Input parser expected literal error; issue loading arrays


Hello All,

I created a one dimensional array using:

AQL% CREATE ARRAY raw1new <X:double,Y:double,filename: string>[i];

and I then attempted to load my .scidb file into this array, and I received this error:

AQL% LOAD raw1new FROM '/home/scidb/Desktop/Final/output/graphs/NewSciDB/2.scidb';
UserException in file: src/query/ops/input/InputArray.cpp function: end line: 49
Error description: Import error. Import from file '/home/scidb/Desktop/Final/output/graphs/NewSciDB/2.scidb' (instance 0) to array 'raw1new' failed at line 603, column 1, offset 14773, value='2.dat': Input parser expected literal.
Failed query id: 1100853483146

It’s a 3 column x 600 row file, where the 3rd column consists of strings, with rows of the form “(#,#,1.dat)”.

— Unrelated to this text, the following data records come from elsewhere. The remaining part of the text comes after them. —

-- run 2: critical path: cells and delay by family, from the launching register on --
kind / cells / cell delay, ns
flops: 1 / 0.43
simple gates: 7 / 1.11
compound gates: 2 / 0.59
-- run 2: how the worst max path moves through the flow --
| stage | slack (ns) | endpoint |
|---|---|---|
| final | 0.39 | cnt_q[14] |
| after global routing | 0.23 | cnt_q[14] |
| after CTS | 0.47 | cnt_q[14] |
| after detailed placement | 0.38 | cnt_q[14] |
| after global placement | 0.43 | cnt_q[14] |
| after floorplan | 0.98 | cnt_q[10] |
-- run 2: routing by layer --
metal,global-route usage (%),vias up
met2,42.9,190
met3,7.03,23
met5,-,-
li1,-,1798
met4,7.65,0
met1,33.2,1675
--- src/rtl/conv_pkg.sv ---
// rtl/conv_pkg.sv - shared constants, types and symbol function for the K=3 rate-1/2 convolutional code
//
// Purpose : generator polynomials, encoder state enum, code symbol type and
//           the symbol function shared by the encoder and the decoder tables.
// Contents: G1, G0, conv_state_t, conv_sym_t, SYM_ZERO, conv_sym().

package conv_pkg;

    // Generator taps ordered {u, s1, s0}; G1 drives symbol bit 1, G0 symbol bit 0.
    localparam logic [2:0] G1 = 3'b111;
    localparam logic [2:0] G0 = 3'b101;

    typedef enum logic [1:0] {
        ST_IDLE = 2'd0,
        ST_ENC  = 2'd1,
        ST_GAP  = 2'd2
    } conv_state_t;

    typedef logic [1:0] conv_sym_t;

    localparam conv_sym_t SYM_ZERO = 2'b00;

    function automatic conv_sym_t conv_sym(input logic u, input logic s1, input logic s0);
        logic [2:0] w_taps;
        w_taps = {u, s1, s0};
        return {^(w_taps & G1), ^(w_taps & G0)};
    endfunction

endpackage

It seems like a very simple sort of issue, but I can’t figure out how to get this file to upload properly. Any help would be greatly appreciated.



Anthony -

A couple of things:

  1. When you use an unadorned dimension name in the CREATE ARRAY ... statement, SciDB is obliged to make a number of assumptions about the dimension. The engine assumes that your dimension values start at zero and have an unbounded size. The engine also guesses at the chunking - 500,000 cells per chunk, or about 4 Meg per chunk.

$ iquery -aq "CREATE ARRAY foo < a1 : int64 > [I]" Query was executed successfully $ iquery -aq "show ( foo )" [("foo<a1:int64> [I=0:*,500000,0]")]

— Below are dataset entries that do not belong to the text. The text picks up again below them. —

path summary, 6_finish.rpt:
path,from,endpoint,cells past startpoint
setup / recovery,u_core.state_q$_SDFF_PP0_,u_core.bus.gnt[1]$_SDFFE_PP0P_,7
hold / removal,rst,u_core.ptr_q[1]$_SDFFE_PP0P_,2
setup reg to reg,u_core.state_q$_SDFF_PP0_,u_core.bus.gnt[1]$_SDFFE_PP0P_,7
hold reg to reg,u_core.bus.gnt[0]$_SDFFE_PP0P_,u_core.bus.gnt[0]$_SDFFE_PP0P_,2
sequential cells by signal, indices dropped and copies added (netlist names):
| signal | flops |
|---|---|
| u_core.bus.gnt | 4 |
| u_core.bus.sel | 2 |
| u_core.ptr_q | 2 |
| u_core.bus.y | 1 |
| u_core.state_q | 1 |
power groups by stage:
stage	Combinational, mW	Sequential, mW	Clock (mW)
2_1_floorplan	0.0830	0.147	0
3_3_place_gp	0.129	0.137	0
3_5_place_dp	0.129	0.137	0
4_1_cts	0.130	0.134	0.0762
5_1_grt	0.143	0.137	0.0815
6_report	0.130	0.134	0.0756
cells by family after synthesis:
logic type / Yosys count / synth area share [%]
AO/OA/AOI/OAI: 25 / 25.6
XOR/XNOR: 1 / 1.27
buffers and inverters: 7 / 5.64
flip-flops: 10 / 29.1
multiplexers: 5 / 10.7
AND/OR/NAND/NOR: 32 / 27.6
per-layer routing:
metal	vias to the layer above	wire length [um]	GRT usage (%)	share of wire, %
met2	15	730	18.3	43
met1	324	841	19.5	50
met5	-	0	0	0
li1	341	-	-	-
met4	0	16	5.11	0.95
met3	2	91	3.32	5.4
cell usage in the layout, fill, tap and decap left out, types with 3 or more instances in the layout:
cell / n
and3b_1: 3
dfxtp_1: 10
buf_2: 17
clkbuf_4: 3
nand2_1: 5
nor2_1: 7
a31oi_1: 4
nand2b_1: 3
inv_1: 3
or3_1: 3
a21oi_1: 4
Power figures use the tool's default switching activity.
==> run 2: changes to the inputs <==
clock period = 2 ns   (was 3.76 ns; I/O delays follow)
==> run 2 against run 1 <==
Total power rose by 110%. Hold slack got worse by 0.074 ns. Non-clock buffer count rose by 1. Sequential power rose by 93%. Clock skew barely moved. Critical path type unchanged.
<file path="src/rtl/pwm_cfg_master.sv">
// Command-driven bus master that programs one PWM channel (T, D, E registers)
// or reads the shared status word, with registered bus strobes.
module pwm_cfg_master #(
  parameter int unsigned GAP_CYCLES = 1
) (
  input  logic        clk,
  input  logic        rst,
  input  logic        cmd_valid,
  output logic        cmd_ready,
  input  logic        cmd_op,
  input  logic [2:0]  cmd_ch,
  input  logic [31:0] cmd_period,
  input  logic [31:0] cmd_duty,
  input  logic        cmd_en,
  output logic        rsp_valid,
  output logic [31:0] rsp_data,
  output logic        rsp_err,
  output logic        cs,
  output logic        wr,
  output logic        rd,
  output logic [7:0]  addr,
  output logic [31:0] d_out,
  input  logic [31:0] d_in
);

  typedef enum logic [2:0] {IDLE, WR_T, WR_D, WR_E, GAP, RD1, RD2, RSP} state_t;

  state_t      state, state_n, resume, resume_n;
  logic [2:0]  gap_cnt, gap_cnt_n;
  logic [2:0]  ch_q;
  logic [31:0] period_q, duty_q;
  logic        en_q;

  logic        accept;
  logic [2:0]  ch_s;
  logic [31:0] period_s, duty_s;
  logic        en_s, clamp_s;
  logic [7:0]  base_s;

  logic        cs_n, wr_n, rd_n, rsp_valid_n, rsp_err_n, cmd_ready_n;
  logic [7:0]  addr_n;
  logic [31:0] d_out_n, rsp_data_n;

  assign accept = cmd_valid && cmd_ready;

  // Outputs are registered from the next state, so the acceptance cycle must
  // see the raw command fields before they land in the holding registers.
  always_comb begin
    ch_s     = accept ? cmd_ch     : ch_q;
    period_s = accept ? cmd_period : period_q;
    duty_s   = accept ? cmd_duty   : duty_q;
    en_s     = accept ? cmd_en     : en_q;
    clamp_s  = duty_s > period_s;
    base_s   = {5'b0, ch_s} * 8'd12;
  end

  always_comb begin
    state_n   = state;
    resume_n  = resume;
    gap_cnt_n = gap_cnt;
    case (state)
      IDLE: if (accept) state_n = cmd_op ? RD1 : WR_T;
      WR_T: begin
        if (GAP_CYCLES == 0) state_n = WR_D;
        else begin
          state_n   = GAP;
          resume_n  = WR_D;
          gap_cnt_n = 3'(GAP_CYCLES - 1);
        end
      end
      WR_D: begin
        if (GAP_CYCLES == 0) state_n = WR_E;
        else begin
          state_n   = GAP;
          resume_n  = WR_E;
          gap_cnt_n = 3'(GAP_CYCLES - 1);
        end
      end
      WR_E: state_n = RSP;
      GAP: begin
        if (gap_cnt == 3'd0) state_n = resume;
        else gap_cnt_n = gap_cnt - 3'd1;
      end
      RD1:     state_n = RD2;
      RD2:     state_n = RSP;
      RSP:     state_n = IDLE;
      default: state_n = IDLE;
    endcase
  end

  always_comb begin
    cs_n    = 1'b0;
    wr_n    = 1'b0;
    rd_n    = 1'b0;
    addr_n  = '0;
    d_out_n = '0;
    case (state_n)
      WR_T: begin
        cs_n = 1'b1; wr_n = 1'b1;
        addr_n  = base_s + 8'd4;
        d_out_n = period_s;
      end
      WR_D: begin
        cs_n = 1'b1; wr_n = 1'b1;
        addr_n  = base_s + 8'd8;
        d_out_n = clamp_s ? period_s : duty_s;
      end
      WR_E: begin
        cs_n = 1'b1; wr_n = 1'b1;
        addr_n  = base_s;
        d_out_n = {31'b0, en_s};
      end
      RD1, RD2: begin
        cs_n = 1'b1; rd_n = 1'b1;
        addr_n = 8'h60;
      end
      default: ;
    endcase
    rsp_valid_n = (state_n == RSP);
    rsp_err_n   = (state == WR_E) && clamp_s;
    rsp_data_n  = (state == RD2) ? d_in : '0;
    cmd_ready_n = (state_n == IDLE);
  end

  always_ff @(posedge clk) begin
    if (rst) begin
      state     <= IDLE;
      resume    <= IDLE;
      gap_cnt   <= '0;
      ch_q      <= '0;
      period_q  <= '0;
      duty_q    <= '0;
      en_q      <= 1'b0;
      cs        <= 1'b0;
      wr        <= 1'b0;
      rd        <= 1'b0;
      addr      <= '0;
      d_out     <= '0;
      rsp_valid <= 1'b0;
      rsp_err   <= 1'b0;
      rsp_data  <= '0;
      cmd_ready <= 1'b0;
    end else begin
      state     <= state_n;
      resume    <= resume_n;
      gap_cnt   <= gap_cnt_n;
      if (accept) begin
        ch_q     <= cmd_ch;
        period_q <= cmd_period;
        duty_q   <= cmd_duty;
        en_q     <= cmd_en;
      end
      cs        <= cs_n;
      wr        <= wr_n;
      rd        <= rd_n;
      addr      <= addr_n;
      d_out     <= d_out_n;
      rsp_valid <= rsp_valid_n;
      rsp_err   <= rsp_err_n;
      rsp_data  <= rsp_data_n;
      cmd_ready <= cmd_ready_n;
    end
  end

endmodule
</file>
[config.mk]
export PLATFORM = sky130hd
export DESIGN_NAME = range_allocator
export DESIGN_NICKNAME = d
export VERILOG_FILES = /design/src/rtl/range_allocator.sv
export SDC_FILE = /design/constraint.sdc
export NUM_CORES = 1
export LEC_CHECK = 0
export CAP_MARGIN = 0
export CORE_MARGIN = 4
export CORE_UTILIZATION = 58
export DETAILED_ROUTE_END_ITERATION = 10
export PLACE_DENSITY = 0.95
export SLEW_MARGIN = 5
export SYNTH_ARGS = -nofsm -noshare
export SYNTH_HDL_FRONTEND = slang
export SYNTH_SLANG_ARGS = --single-unit
[constraint.sdc]
create_clock -name clock -period 19.4 [get_ports clock]
set_input_delay 3.88 -clock clock [delete_from_list [all_inputs] [get_ports clock]]
set_output_delay 3.88 -clock clock [all_outputs]
set_load 0.02 [all_outputs]
[src/rtl/range_allocator.sv]
// range_allocator: contiguous-range slot allocator.
//
// Manages NUM_SLOTS slots of GRAN bytes starting at address BASE. It serves
// variable-length, aligned first-fit allocations over a valid/ready request
// and response pair. A whole range is freed by presenting its head address.
//
// Ports:
//   clock, reset            rising-edge clock; synchronous active-high reset
//   alloc_valid/alloc_ready allocation request handshake (ready only in IDLE)
//   alloc_len, alloc_align  span in slots; log2 of the alignment in slots
//   rsp_valid/rsp_ready     response handshake
//   rsp_addr, rsp_fail      head address (0 on failure); failure flag
//   free_valid, free_addr   free request, always accepted
//   free_err                one-cycle pulse the cycle after an illegal free
//   used_count              number of slots currently allocated
//
// Optional build macro RANGE_ALLOC_HWM_EN adds:
//   hwm                     high-water mark of used_count since reset
//   hwm_clear               loads hwm with the current used_count
module range_allocator #(
  parameter int                ADDR_W    = 64,
  parameter logic [ADDR_W-1:0] BASE      = 1,
  parameter int                GRAN      = 1,
  parameter int                NUM_SLOTS = 16,
  parameter int                MAX_SPAN  = 4,
  parameter int                LEN_W     = $clog2(MAX_SPAN + 1)
) (
  input  logic                           clock,
  input  logic                           reset,
  input  logic                           alloc_valid,
  output logic                           alloc_ready,
  input  logic [LEN_W-1:0]               alloc_len,
  input  logic [3:0]                     alloc_align,
  output logic                           rsp_valid,
  input  logic                           rsp_ready,
  output logic [ADDR_W-1:0]              rsp_addr,
  output logic                           rsp_fail,
  input  logic                           free_valid,
  input  logic [ADDR_W-1:0]              free_addr,
  output logic                           free_err,
`ifdef RANGE_ALLOC_HWM_EN
  output logic [$clog2(NUM_SLOTS+1)-1:0] hwm,
  input  logic                           hwm_clear,
`endif
  output logic [$clog2(NUM_SLOTS+1)-1:0] used_count
);

  localparam int          CNT_W = $clog2(NUM_SLOTS + 1);
  localparam int          IDX_W = (NUM_SLOTS > 1) ? $clog2(NUM_SLOTS) : 1;
  localparam int          CW    = IDX_W + 1;
  localparam int          GSH   = $clog2(GRAN);
  localparam int unsigned NUM_U = NUM_SLOTS;
  localparam int unsigned MAX_U = MAX_SPAN;

  typedef enum logic [1:0] {S_IDLE, S_SEARCH, S_RESP} state_t;

  state_t                state_q, state_d;
  logic [LEN_W-1:0]      len_q, len_d;
  logic [3:0]            align_q, align_d;
  logic [CW-1:0]         cand_q, cand_d;
  logic [NUM_SLOTS-1:0]  used_q, used_d;
  logic [NUM_SLOTS-1:0]  head_q, head_d;
  logic [LEN_W-1:0]      span_q [NUM_SLOTS];
  logic [LEN_W-1:0]      span_d [NUM_SLOTS];
  logic [ADDR_W-1:0]     rsp_addr_q, rsp_addr_d;
  logic                  rsp_fail_q, rsp_fail_d;
  logic                  free_err_q, free_err_d;
  logic [CNT_W-1:0]      used_count_q, used_count_d;

  // Search arithmetic is done at 32 bits so candidate + step never wraps.
  logic [31:0] cand_w, len_w, step_w, next_w;
  logic        req_bad, conflict, fit;

  assign cand_w  = 32'(cand_q);
  assign len_w   = 32'(len_q);
  assign step_w  = 32'd1 << align_q;
  assign next_w  = cand_w + step_w;
  assign req_bad = (len_q == '0) || (len_w > MAX_U) || (step_w > NUM_U);

  always_comb begin
    conflict = 1'b0;
    for (int unsigned i = 0; i < NUM_U; i++) begin
      if (i >= cand_w && i < cand_w + len_w && used_q[i]) conflict = 1'b1;
    end
  end

  assign fit = (cand_w + len_w <= NUM_U) && !conflict;

  // Free decode: byte offset from BASE -> slot index, legality check.
  logic [ADDR_W-1:0] free_off, free_idx_full;
  logic [IDX_W-1:0]  free_idx;
  logic [31:0]       free_idx_w, free_span_w;
  logic              free_legal;

  assign free_off      = free_addr - BASE;
  assign free_idx_full = free_off >> GSH;
  assign free_idx      = free_idx_full[IDX_W-1:0];
  assign free_idx_w    = 32'(free_idx);
  assign free_span_w   = 32'(span_q[free_idx]);
  assign free_legal    = free_valid && (free_addr >= BASE)
                         && ((free_off & ADDR_W'(GRAN - 1)) == '0)
                         && (free_idx_full < ADDR_W'(NUM_SLOTS))
                         && head_q[free_idx];

  always_comb begin
    state_d    = state_q;
    len_d      = len_q;
    align_d    = align_q;
    cand_d     = cand_q;
    used_d     = used_q;
    head_d     = head_q;
    span_d     = span_q;
    rsp_addr_d = rsp_addr_q;
    rsp_fail_d = rsp_fail_q;
    free_err_d = free_valid && !free_legal;

    // A free touches only allocated slots, a SEARCH mark only unallocated
    // ones, so both may be applied in the same cycle.
    if (free_legal) begin
      head_d[free_idx] = 1'b0;
      for (int unsigned i = 0; i < NUM_U; i++) begin
        if (i >= free_idx_w && i < free_idx_w + free_span_w) used_d[i] = 1'b0;
      end
    end

    unique case (state_q)
      S_IDLE: begin
        if (alloc_valid) begin
          len_d   = alloc_len;
          align_d = alloc_align;
          cand_d  = '0;
          state_d = S_SEARCH;
        end
      end
      S_SEARCH: begin
        if (req_bad) begin
          rsp_addr_d = '0;
          rsp_fail_d = 1'b1;
          state_d    = S_RESP;
        end else if (fit) begin
          for (int unsigned i = 0; i < NUM_U; i++) begin
            if (i >= cand_w && i < cand_w + len_w) used_d[i] = 1'b1;
          end
          head_d[cand_q[IDX_W-1:0]] = 1'b1;
          span_d[cand_q[IDX_W-1:0]] = len_q;
          rsp_addr_d = BASE + (ADDR_W'(cand_q) << GSH);
          rsp_fail_d = 1'b0;
          state_d    = S_RESP;
        end else if (next_w + len_w > NUM_U) begin
          rsp_addr_d = '0;
          rsp_fail_d = 1'b1;
          state_d    = S_RESP;
        end else begin
          cand_d = CW'(next_w);
        end
      end
      S_RESP: begin
        if (rsp_ready) begin
          rsp_addr_d = '0;
          rsp_fail_d = 1'b0;
          state_d    = S_IDLE;
        end
      end
      default: state_d = S_IDLE;
    endcase
  end

  // Popcount of the post-edge bitmap so alloc and free in one edge net out.
  always_comb begin
    used_count_d = '0;
    for (int unsigned i = 0; i < NUM_U; i++) begin
      used_count_d = used_count_d + CNT_W'(used_d[i]);
    end
  end

  // ---- state registers ----
  always_ff @(posedge clock) begin
    if (reset) begin
      state_q      <= S_IDLE;
      used_q       <= '0;
      head_q       <= '0;
      rsp_addr_q   <= '0;
      rsp_fail_q   <= 1'b0;
      free_err_q   <= 1'b0;
      used_count_q <= '0;
    end else begin
      state_q      <= state_d;
      used_q       <= used_d;
      head_q       <= head_d;
      rsp_addr_q   <= rsp_addr_d;
      rsp_fail_q   <= rsp_fail_d;
      free_err_q   <= free_err_d;
      used_count_q <= used_count_d;
    end
  end

  // Request fields and span table are qualified by the FSM / head bitmap.
  always_ff @(posedge clock) begin
    len_q   <= len_d;
    align_q <= align_d;
    cand_q  <= cand_d;
    span_q  <= span_d;
  end

`ifdef RANGE_ALLOC_HWM_EN
  logic [CNT_W-1:0] hwm_q, hwm_d;

  always_comb begin
    hwm_d = hwm_q;
    if (hwm_clear)                  hwm_d = used_count_q;
    else if (used_count_q > hwm_q)  hwm_d = used_count_q;
  end

  always_ff @(posedge clock) begin
    if (reset) hwm_q <= '0;
    else       hwm_q <= hwm_d;
  end

  assign hwm = hwm_q;
`endif

  assign alloc_ready = (state_q == S_IDLE) && !reset;
  assign rsp_valid   = (state_q == S_RESP);
  assign rsp_addr    = rsp_addr_q;
  assign rsp_fail    = rsp_fail_q;
  assign free_err    = free_err_q;
  assign used_count  = used_count_q;

endmodule

* Word level (Yosys, flattened, before mapping)
Cells that the tools add are included.
** Cells by class
- Add/sub/neg operators :: 21
- Magnitude comparators :: 77
- Eq/ne operators :: 8
- Shift-type cells :: 1
- Muxes and demuxes :: 89
- Bitwise logic cells :: 6
- Reduce and logical (&&, ||, !) cells :: 71
** Operators with widths (number)
- less-than comparator 4 x 32 -> 1 bit, first input constant :: 14
- less-than comparator 3 x 32 -> 1 bit, first input constant :: 8
- 2-to-1 mux 64 bit :: 4
- less-than comparator 1 x 32 -> 1 bit, first input constant :: 4
- less-than comparator 2 x 32 -> 1 bit, first input constant :: 4
- 2-to-1 mux 16 bit :: 8
- case mux 64 bit (2 select lines) :: 1
- greater-or-equal comparator 64 x 1 -> 1 bit, second input constant :: 1
- greater-than comparator 32 x 5 -> 1 bit, second input constant :: 2
- less-than comparator 64 x 5 -> 1 bit, second input constant :: 1
- subtractor 64 x 1 -> 64 bit, second input constant :: 1
- logical AND 1 bit :: 57
- adder 5 x 1 -> 5 bit :: 11
- 2-to-1 mux 1 bit :: 55
- bitwise mux 48 bit :: 1
- greater-or-equal comparator 4 x 5 -> 1 bit, first input constant :: 8
- adder 32 x 3 -> 32 bit :: 1
- adder 5 x 32 -> 32 bit :: 1
- greater-or-equal comparator 4 bit, first input constant :: 8
- less-or-equal comparator 32 x 5 -> 1 bit, second input constant :: 1
- << shifter 1 x 4 -> 32 bit, first input constant :: 1
- greater-or-equal comparator 3 x 5 -> 1 bit, first input constant :: 4
- 2-to-1 mux 5 bit :: 4
- AND 16 bit :: 1
- 45 further kinds :: 72
** Word-level totals
- Bits in registers :: 165
- Input port bits :: 76
- Output and inout port bits :: 73

* Longest topological paths before layout
- Word-level depth :: 40
- Gate-level depth with buffers :: 33
- Depth with buffers taken out :: 29

* Worst setup path before layout
OpenSTA, ideal clock, no wires.
- Kind :: input to register
- From :: in free_addr[0]
- To :: reg used_count_q[4] (netlist: used_count[4])
- Data arrival time :: 11.010 ns
- Data required time :: 19.269 ns
- Setup slack :: 8.260 ns
- Stages on the path :: 29
- Path through :: buf_2 > buf_1 > inv_1 > ha_1 > clkbuf_1 > clkbuf_1 > mux4_2 > nand2_1 > and3_1 > a31oi_1 > ha_1 > a21o_1 > a21oi_1 > xnor2_1 > nand2_1 > nor3b_1 > nand4_2 > o31ai_1 > nand2_1 > fa_1 > fa_1 > fa_1 > inv_1 > fa_1 > inv_1 > ha_1 > fa_1 > a21oi_1 > nor3b_1
** Between the ends
- Elaborated cells between the ends (all ways) :: 112
- Those cells by class :: add/sub (17); order compare (34); mux (41); bitwise (1); reduce/logical (19)
** RTL lines
- from (decl) :: RTL line 39 : input logic [ADDR_W-1:0] free_addr,
- subtractor 64 x 1 -> 64 bit :: RTL line 95 : assign free_off = free_addr - BASE;
- inverter 4 -> 5 bit (implied by the code) :: RTL line 99 : assign free_span_w = 32'(span_q[free_idx]);
- binary-select mux 3 bit (select 4 bit) :: RTL line 99
- 2-to-1 mux 3 bit (implied by the code) (2 in a row) :: RTL line 99
- adder 4 x 3 -> 5 bit :: RTL line 122 : if (i >= free_idx_w && i < free_idx_w + free_span_w) used_d[i] = 1'b0;
- less-than comparator 4 x 32 -> 1 bit :: RTL line 122
- logical AND 1 bit :: RTL line 122
- 2-to-1 mux 1 bit :: RTL line 122
- 2-to-1 mux 16 bit * :: RTL line 119 : if (free_legal) begin
- 2-to-1 mux 1 bit :: RTL line 142 : if (i >= cand_w && i < cand_w + len_w) used_d[i] = 1'b1;
- 2-to-1 mux 16 bit :: RTL line 140 : end else if (fit) begin
- 2-to-1 mux 16 bit :: RTL line 136 : if (req_bad) begin
- 2-to-1 mux 16 bit * :: RTL line 126 : unique case (state_q)
- net used_d[9] :: RTL line 61 : logic [NUM_SLOTS-1:0] used_q, used_d;
- adder 5 x 1 -> 5 bit * (7 in a row) :: RTL line 172 : used_count_d = used_count_d + CNT_W'(used_d[i]);
- to (signal assigned) :: RTL line 193 : used_count_q <= used_count_d;
- to (decl) :: RTL line 68 : logic [CNT_W-1:0] used_count_q, used_count_d;
The timed path passes the listed nets; every way through them passes the cells marked *. The select of a mux whose other input is x is not followed.
A chain may end at the register's enable or synchronous reset.

* Final worst setup path
- From :: in free_addr[0]
- To :: reg used_count_q[4] (netlist: used_count[4])
** Between the ends
- Word-level cells in the longest chain between the ends :: 29
- Elaborated cells between the ends (all ways) :: 112
- Those cells by class :: add/sub (17); order compare (34); mux (41); bitwise (1); reduce/logical (19)
** RTL lines (RTL line)
- subtractor 64 x 1 -> 64 bit :: 95
- inverter 4 -> 5 bit (implied by the code) :: 99
- binary-select mux 3 bit (select 4 bit) :: 99
- 2-to-1 mux 3 bit (implied by the code) (2 in a row) :: 99
- adder 4 x 3 -> 5 bit :: 122
- less-than comparator 1 x 32 -> 1 bit :: 122
- logical AND 1 bit :: 122
- 2-to-1 mux 1 bit :: 122
- [... 3 more ...]
- 2-to-1 mux 16 bit :: 136
- 2-to-1 mux 16 bit * :: 126
- adder 1 x 1 -> 2 bit :: 172
- adder 2 x 1 -> 3 bit :: 172
- adder 3 x 1 -> 4 bit :: 172
- adder 4 x 1 -> 5 bit :: 172
- adder 5 x 1 -> 5 bit (10 in a row) :: 172
- adder 5 x 1 -> 5 bit * :: 172
Mark *: on every way between the ends. The rest lies on a longest branch, timed or not. The select of a mux whose other input is x is not followed.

  1. I suspect that you have a malformed load file. What do lines 600 through to the end of the load file look like?





Could you post a few lines of the scidb load file.
I assume you have put the CSV file through csv2scidb first, and you are trying to load the output of csv2scidb.
Do the string attributes appear with quotes (single quotes)?



I am learning how to use scidb ,and i have the same problem as you do.

I created a one dimensional array

AQL% CREATE ARRAY A <…losts of attributes…>[ i=0:*,100000,0 ]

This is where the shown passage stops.